Re: Buggy commit tracked to: "Re: [PATCH 2/9] iov_iter: move rw_copy_check_uvector() into lib/iov_iter.c"
From: Greg KH
Date: Thu Oct 22 2020 - 05:01:22 EST
On Thu, Oct 22, 2020 at 10:48:59AM +0200, David Hildenbrand wrote:
> On 22.10.20 10:40, David Laight wrote:
> > From: David Hildenbrand
> >> Sent: 22 October 2020 09:35
> >>
> >> On 22.10.20 10:26, Greg KH wrote:
> >>> On Thu, Oct 22, 2020 at 12:39:14AM +0100, Al Viro wrote:
> >>>> On Wed, Oct 21, 2020 at 06:13:01PM +0200, Greg KH wrote:
> >>>>> On Fri, Sep 25, 2020 at 06:51:39AM +0200, Christoph Hellwig wrote:
> >>>>>> From: David Laight <David.Laight@xxxxxxxxxx>
> >>>>>>
> >>>>>> This lets the compiler inline it into import_iovec() generating
> >>>>>> much better code.
> >>>>>>
> >>>>>> Signed-off-by: David Laight <david.laight@xxxxxxxxxx>
> >>>>>> Signed-off-by: Christoph Hellwig <hch@xxxxxx>
> >>>>>> ---
> >>>>>> fs/read_write.c | 179 ------------------------------------------------
> >>>>>> lib/iov_iter.c | 176 +++++++++++++++++++++++++++++++++++++++++++++++
> >>>>>> 2 files changed, 176 insertions(+), 179 deletions(-)
> >>>>>
> >>>>> Strangely, this commit causes a regression in Linus's tree right now.
> >>>>>
> >>>>> I can't really figure out what the regression is, only that this commit
> >>>>> triggers a "large Android system binary" from working properly. There's
> >>>>> no kernel log messages anywhere, and I don't have any way to strace the
> >>>>> thing in the testing framework, so any hints that people can provide
> >>>>> would be most appreciated.
> >>>>
> >>>> It's a pure move - modulo changed line breaks in the argument lists
> >>>> the functions involved are identical before and after that (just checked
> >>>> that directly, by checking out the trees before and after, extracting two
> >>>> functions in question from fs/read_write.c and lib/iov_iter.c (before and
> >>>> after, resp.) and checking the diff between those.
> >>>>
> >>>> How certain is your bisection?
> >>>
> >>> The bisection is very reproducable.
> >>>
> >>> But, this looks now to be a compiler bug. I'm using the latest version
> >>> of clang and if I put "noinline" at the front of the function,
> >>> everything works.
> >>
> >> Well, the compiler can do more invasive optimizations when inlining. If
> >> you have buggy code that relies on some unspecified behavior, inlining
> >> can change the behavior ... but going over that code, there isn't too
> >> much action going on. At least nothing screamed at me.
> >
> > Apart from all the optimisations that get rid off the 'pass be reference'
> > parameters and strange conditional tests.

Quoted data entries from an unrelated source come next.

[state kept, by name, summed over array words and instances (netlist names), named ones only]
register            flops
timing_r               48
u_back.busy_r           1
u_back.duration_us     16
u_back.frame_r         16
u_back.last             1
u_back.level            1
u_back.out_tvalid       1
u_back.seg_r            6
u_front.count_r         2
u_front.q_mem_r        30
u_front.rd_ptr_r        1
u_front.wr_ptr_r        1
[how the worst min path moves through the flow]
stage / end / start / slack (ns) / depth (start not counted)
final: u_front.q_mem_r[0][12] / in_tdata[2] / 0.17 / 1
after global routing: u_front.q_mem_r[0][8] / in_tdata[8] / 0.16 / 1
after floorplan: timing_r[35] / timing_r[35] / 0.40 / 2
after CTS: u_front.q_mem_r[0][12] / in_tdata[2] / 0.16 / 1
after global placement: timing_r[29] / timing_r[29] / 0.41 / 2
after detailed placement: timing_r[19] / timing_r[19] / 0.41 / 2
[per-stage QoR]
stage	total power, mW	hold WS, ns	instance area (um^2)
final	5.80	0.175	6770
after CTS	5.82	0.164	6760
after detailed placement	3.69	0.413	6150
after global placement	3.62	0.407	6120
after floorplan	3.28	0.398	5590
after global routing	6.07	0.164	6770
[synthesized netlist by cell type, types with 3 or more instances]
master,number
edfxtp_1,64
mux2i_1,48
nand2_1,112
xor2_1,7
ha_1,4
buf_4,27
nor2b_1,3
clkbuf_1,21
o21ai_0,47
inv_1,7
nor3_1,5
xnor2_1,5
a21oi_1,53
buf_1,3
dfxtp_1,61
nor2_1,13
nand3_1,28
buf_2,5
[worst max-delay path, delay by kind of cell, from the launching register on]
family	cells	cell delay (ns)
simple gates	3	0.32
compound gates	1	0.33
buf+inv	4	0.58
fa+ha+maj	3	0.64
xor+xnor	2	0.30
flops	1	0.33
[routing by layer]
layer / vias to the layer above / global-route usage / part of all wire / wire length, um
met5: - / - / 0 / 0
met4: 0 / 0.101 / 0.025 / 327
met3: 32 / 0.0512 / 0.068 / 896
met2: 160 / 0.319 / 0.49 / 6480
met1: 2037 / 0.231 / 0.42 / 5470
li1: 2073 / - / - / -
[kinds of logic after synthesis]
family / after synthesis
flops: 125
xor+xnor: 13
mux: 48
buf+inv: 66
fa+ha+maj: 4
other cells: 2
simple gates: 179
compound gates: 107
**config.mk**
```make
export PLATFORM = sky130hd
export DESIGN_NAME = sfx_ctrl
export DESIGN_NICKNAME = d
export VERILOG_FILES = /design/src/hw/rtl/sfx_pkg.sv /design/src/hw/rtl/sfx_ctrl.sv
export SDC_FILE = /design/constraint.sdc
export NUM_CORES = 1
export LEC_CHECK = 0
export ABC_CLOCK_PERIOD_IN_PS = 3130
export BUFFER_PORTS_ARGS = -buffer_cell sky130_fd_sc_hd__buf_2
export CAP_MARGIN = 25
export CORE_UTILIZATION = 25
export DETAILED_ROUTE_END_ITERATION = 10
export SETUP_SLACK_MARGIN = 0.02
export SLEW_MARGIN = 20
export SYNTH_ARGS = -nofsm -noshare
export SYNTH_HDL_FRONTEND = slang
export SYNTH_SLANG_ARGS = --single-unit
```
**constraint.sdc**
```tcl
create_clock -name clock -period 3.13 [get_ports clock]
set_input_delay 0.4695 -clock clock [delete_from_list [all_inputs] [get_ports clock]]
set_output_delay 0.4695 -clock clock [all_outputs]
set_load 0.02 [all_outputs]
```
$ cat config.mk
export PLATFORM = sky130hd
export DESIGN_NAME = lfu_cache_table
export DESIGN_NICKNAME = d
export VERILOG_FILES = /design/src/rtl/lfu_pkg.sv /design/src/rtl/lfu_ram.sv /design/src/rtl/lfu_ctrl.sv /design/src/rtl/lfu_datapath.sv /design/src/rtl/lfu_cache_table.sv
export SDC_FILE = /design/constraint.sdc
export NUM_CORES = 2
export LEC_CHECK = 0
export ABC_AREA = 1
export BUFFER_PORTS_ARGS = -buffer_cell sky130_fd_sc_hd__buf_4
export CORE_MARGIN = 5
export CORE_UTILIZATION = 25
export CTS_CLUSTER_DIAMETER = 60
export DETAILED_ROUTE_END_ITERATION = 12
export GPL_TIMING_DRIVEN = 0
export PLACE_DENSITY = 0.5
export SLEW_MARGIN = 40
export SYNTH_ARGS = -nofsm -noshare
export SYNTH_HDL_FRONTEND = slang
export SYNTH_HIERARCHICAL = 1
export SYNTH_SLANG_ARGS = --single-unit
$ cat constraint.sdc
create_clock -name clk -period 9.2 [get_ports clk]
set_input_delay 0.46 -clock clk [delete_from_list [all_inputs] [get_ports clk]]
set_output_delay 0.46 -clock clk [all_outputs]
set_load 0.005 [all_outputs]
$ cat src/rtl/lfu_pkg.sv
`timescale 1ns / 1ps
package lfu_pkg;

  localparam int CFG_W        = 5;
  localparam int KEY_W        = 32;
  localparam int VAL_W        = 32;
  localparam int CNT_W        = 16;
  localparam int STAMP_W      = 32;
  localparam int CAPACITY_DEF = 16;

  localparam logic [CFG_W-1:0] CAP_RESET = CFG_W'(16);

  localparam logic OP_GET = 1'b0;
  localparam logic OP_PUT = 1'b1;

  typedef struct packed {
    logic [KEY_W-1:0]   key;
    logic [VAL_W-1:0]   value;
    logic [CNT_W-1:0]   use_count;
    logic [STAMP_W-1:0] stamp;
  } lfu_entry_t;

  localparam int ENTRY_W = $bits(lfu_entry_t);

  // controller to datapath
  typedef struct packed {
    logic start;   // latch the transaction, clear the scan trackers
    logic issue;   // read the entry at the scan index, advance it
    logic commit;  // write back the table and load the result register
  } lfu_cmd_t;

  // datapath to controller
  typedef struct packed {
    logic last_issue;
  } lfu_sts_t;

endpackage
File: config.mk
export PLATFORM = sky130hd
export DESIGN_NAME = textured_wall_column_span
export DESIGN_NICKNAME = d
export VERILOG_FILES = /design/src/rtl/twcs_pkg.sv /design/src/rtl/textured_wall_column_span.sv /design/src/rtl/twcs_div.sv /design/src/rtl/twcs_dp.sv /design/src/rtl/twcs_ctrl.sv
export SDC_FILE = /design/constraint.sdc
export NUM_CORES = 2
export LEC_CHECK = 0
export ABC_AREA = 1
export ABC_CLOCK_PERIOD_IN_PS = 10400
export BUFFER_PORTS_ARGS = -buffer_cell sky130_fd_sc_hd__buf_4
export CAP_MARGIN = 5
export CORE_MARGIN = 2
export CORE_UTILIZATION = 45
export CTS_CLUSTER_SIZE = 20
export DETAILED_ROUTE_END_ITERATION = 10
export PLACE_DENSITY = 0.66
export SYNTH_ARGS = -nofsm -noshare
export SYNTH_HDL_FRONTEND = slang
export SYNTH_SLANG_ARGS = --single-unit
File: constraint.sdc
create_clock -name clock -period 10.4 [get_ports clock]
set_input_delay 1.04 -clock clock [delete_from_list [all_inputs] [get_ports clock]]
set_output_delay 1.04 -clock clock [all_outputs]
set_load 0.01 [all_outputs]
===== src/rtl/core/sdf_scan.sv =====
// Scan unit: takes one table entry per cycle while sample_i is high and keeps
// the running successor, predecessor, oldest live entry and first free slot. Depends on sdf_pkg.
module sdf_scan
  import sdf_pkg::*;
#(
  parameter int unsigned IDX_W = 4
) (
  input  logic              clk_i,
  input  logic              rst_ni,
  input  logic              clear_i,
  input  logic              sample_i,
  input  logic [IDX_W-1:0]  idx_i,
  input  logic              valid_i,
  input  logic [NUM_W-1:0]  num_i,
  input  logic [AGE_W-1:0]  age_i,
  input  logic [NUM_W-1:0]  key_i,
  input  logic [AGE_W-1:0]  timeout_i,
  output logic              expire_o,
  output scan_flags_t       flags_o,
  output logic [IDX_W-1:0]  succ_idx_o,
  output logic [NUM_W-1:0]  succ_num_o,
  output logic [IDX_W-1:0]  pred_idx_o,
  output logic [NUM_W-1:0]  pred_num_o,
  output logic [IDX_W-1:0]  free_idx_o,
  output logic [IDX_W-1:0]  old_idx_o
);

  scan_flags_t      flags_q, flags_d;
  logic             old_found_q, old_found_d;
  logic [IDX_W-1:0] succ_idx_q, succ_idx_d, pred_idx_q, pred_idx_d;
  logic [IDX_W-1:0] free_idx_q, free_idx_d, old_idx_q, old_idx_d;
  logic [NUM_W-1:0] succ_num_q, succ_num_d, pred_num_q, pred_num_d;
  logic [AGE_W-1:0] old_age_q, old_age_d;
  logic             aged_out, live;

  assign aged_out = valid_i && (age_i > timeout_i);
  assign live     = valid_i && !(age_i > timeout_i);
  assign expire_o = sample_i && aged_out;

  // Running selection over the entries seen so far
  always_comb begin
    flags_d     = flags_q;
    old_found_d = old_found_q;
    succ_idx_d  = succ_idx_q;
    succ_num_d  = succ_num_q;
    pred_idx_d  = pred_idx_q;
    pred_num_d  = pred_num_q;
    free_idx_d  = free_idx_q;
    old_idx_d   = old_idx_q;
    old_age_d   = old_age_q;
    if (clear_i) begin
      flags_d     = '0;
      old_found_d = 1'b0;
    end else if (sample_i) begin
      if (!live) begin
        if (!flags_q.free_found) begin
          flags_d.free_found = 1'b1;
          free_idx_d         = idx_i;
        end
      end else begin
        // smallest number at or above the key
        if (num_i >= key_i && (!flags_q.succ_found || num_i < succ_num_q)) begin
          flags_d.succ_found = 1'b1;
          succ_idx_d         = idx_i;
          succ_num_d         = num_i;
        end
        // largest number below the key, i.e. below the successor
        if (num_i < key_i && (!flags_q.pred_found || num_i > pred_num_q)) begin
          flags_d.pred_found = 1'b1;
          pred_idx_d         = idx_i;
          pred_num_d         = num_i;
        end
        // oldest live entry, lowest index wins a tie
        if (!old_found_q || age_i > old_age_q) begin
          old_found_d = 1'b1;
          old_idx_d   = idx_i;
          old_age_d   = age_i;
        end
      end
    end
  end

  always_ff @(posedge clk_i or negedge rst_ni) begin
    if (!rst_ni) begin
      flags_q     <= '0;
      old_found_q <= 1'b0;
    end else begin
      flags_q     <= flags_d;
      old_found_q <= old_found_d;
    end
  end

  always_ff @(posedge clk_i) begin
    succ_idx_q <= succ_idx_d;
    succ_num_q <= succ_num_d;
    pred_idx_q <= pred_idx_d;
    pred_num_q <= pred_num_d;
    free_idx_q <= free_idx_d;
    old_idx_q  <= old_idx_d;
    old_age_q  <= old_age_d;
  end

  assign flags_o    = flags_q;
  assign succ_idx_o = succ_idx_q;
  assign succ_num_o = succ_num_q;
  assign pred_idx_o = pred_idx_q;
  assign pred_num_o = pred_num_q;
  assign free_idx_o = free_idx_q;
  assign old_idx_o  = old_idx_q;

endmodule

> > Plenty of scope for the compiler getting it wrong.
> > But nothing even vaguely illegal.
>
> Not the first time that people blame the compiler to then figure out
> that something else is wrong ... but maybe this time is different :)
I agree, I hate to blame the compiler, that's almost never the real
problem, but this one sure "feels" like it.
I'm running some more tests, trying to narrow things down as just adding
a "noinline" to the function that got moved here doesn't work on Linus's
tree at the moment because the function was split into multiple
functions.
Give me a few hours...
thanks,
greg k-h